Workplace absences in Spain hit a record 7.68 per cent at the end of 2025, driven by a sharp rise in long-term sick leave
Añádenos en Google Every day, between 1.6 and 1.7 million people are absent from work. (ANTONIO DE TORRE)Madrid
18/06/2026 a las 19:34h.Between 1.6 and 1.7 million people fail to show up for work across Spain every day. And this absenteeism shows no signs of ... slowing down, placing a severe strain on businesses, public health services and the state social security system. The crisis now costs the Spanish state 33 billion euros a year, with private companies footing 17 billion euros of the bill.
According to the latest report by the Adecco Group Institute, the national absenteeism rate rose by nearly half a percentage point over the last year. Even at the height of the Covid-19 pandemic, when infections spiked nationwide, the country’s absence rate sat significantly lower at 5.6 per cent.
For businesses, the operational toll is immense. Employees now miss an average of 10.9 hours of work per month (the equivalent of nearly a day and a half of lost productivity per worker). This has triggered severe disruption for shift planning, rota coverage and overall corporate operating costs.
"The 7.68 per cent figure confirms that absenteeism is no longer a temporary post-pandemic blip; it has become a deeply entrenched, structural challenge for the Spanish labour market," said Carlos Arcas, director of the Adecco Group Institute. "It is directly damaging productivity, competitiveness and daily business operations."
Ageing and mental health
The research indicates that the crisis is almost entirely driven by an explosion in medical sick leave, which now accounts for 5.97 per cent of all working hours.
Analysts point to three main structural factors behind the trend: an ageing workforce less resilient to physical strain, a severe spike in workplace mental health issues and backlogs in the health service leading to longer waiting times for routine medical treatments.
Furthermore, occupational illnesses that result in formal sick leave surged by 6.16 per cent in 2025. The vast majority of these cases involve physical ailments caused by repetitive strain, heavy lifting and poor workplace ergonomics.

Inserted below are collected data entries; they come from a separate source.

module negedge_detect (
    input  logic clk,
    input  logic reset,
    input  logic x,
    output logic o_tick
);
    logic tmp_reg;
    always_ff @(posedge clk or posedge reset) begin
        if (reset) begin
            tmp_reg <= 0;
        end else begin
            tmp_reg <= x;
        end
    end
    assign o_tick = (~x) & tmp_reg;
endmodule
==> design/flow/run.sh <==
#!/bin/bash
# the make line also repeats each setting of config.mk as NAME=value (left out here)
make -C /OpenROAD-flow-scripts/flow DESIGN_CONFIG=/design/flow/config.mk WORK_HOME=/design/flow/orfs CLKGATE_MAP_FILE= finish
==> design/flow/config.mk <==
export PLATFORM = sky130hd
export DESIGN_NAME = rgb2dvi
export DESIGN_NICKNAME = rgb2dvi
export VERILOG_FILES = /design/flow/design.v
export SDC_FILE = /design/flow/constraint.sdc
export NUM_CORES = 4
export LEC_CHECK = 0
export CAP_MARGIN = 20
export CORE_ASPECT_RATIO = 1.42
export CORE_MARGIN = 6
export CORE_UTILIZATION = 16
export GPL_TIMING_DRIVEN = 0
export MAX_ROUTING_LAYER = met4
export MIN_ROUTING_LAYER = met2
export SLEW_MARGIN = 20
==> design/flow/constraint.sdc <==
create_clock -name core_clock -period 4.0 [get_ports {PixelClk}]
set_input_delay 0.8000 -clock core_clock [delete_from_list [all_inputs] [get_ports {PixelClk}]]
set_output_delay 0.8000 -clock core_clock [all_outputs]
set_load 0.01 [all_outputs]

Industry and logistics bear the brunt
Manufacturing remains the worst-affected sector, posting an overall absenteeism rate of 8.34 per cent. More than 80 per cent of occupational illnesses in this sector are linked to physical work environments.
Meanwhile, the services sector recorded the sharpest year-on-year deterioration, with absences climbing by 0.47 percentage points. Even the construction sector, historically more resilient to these trends, is catching up fast at 6.54 per cent.
However, the most severe pressures are concentrated in specific, high-intensity niches. In postal and courier services, absenteeism has skyrocketed to 13.28 per cent.
"We're seeing the highest rates of absence in sectors that demand intense physical presence and offer very little remote or flexible working options," Arcas noted. "This lack of flexibility is exacerbating staffing shortages and driving up unsustainably high rates of staff turnover."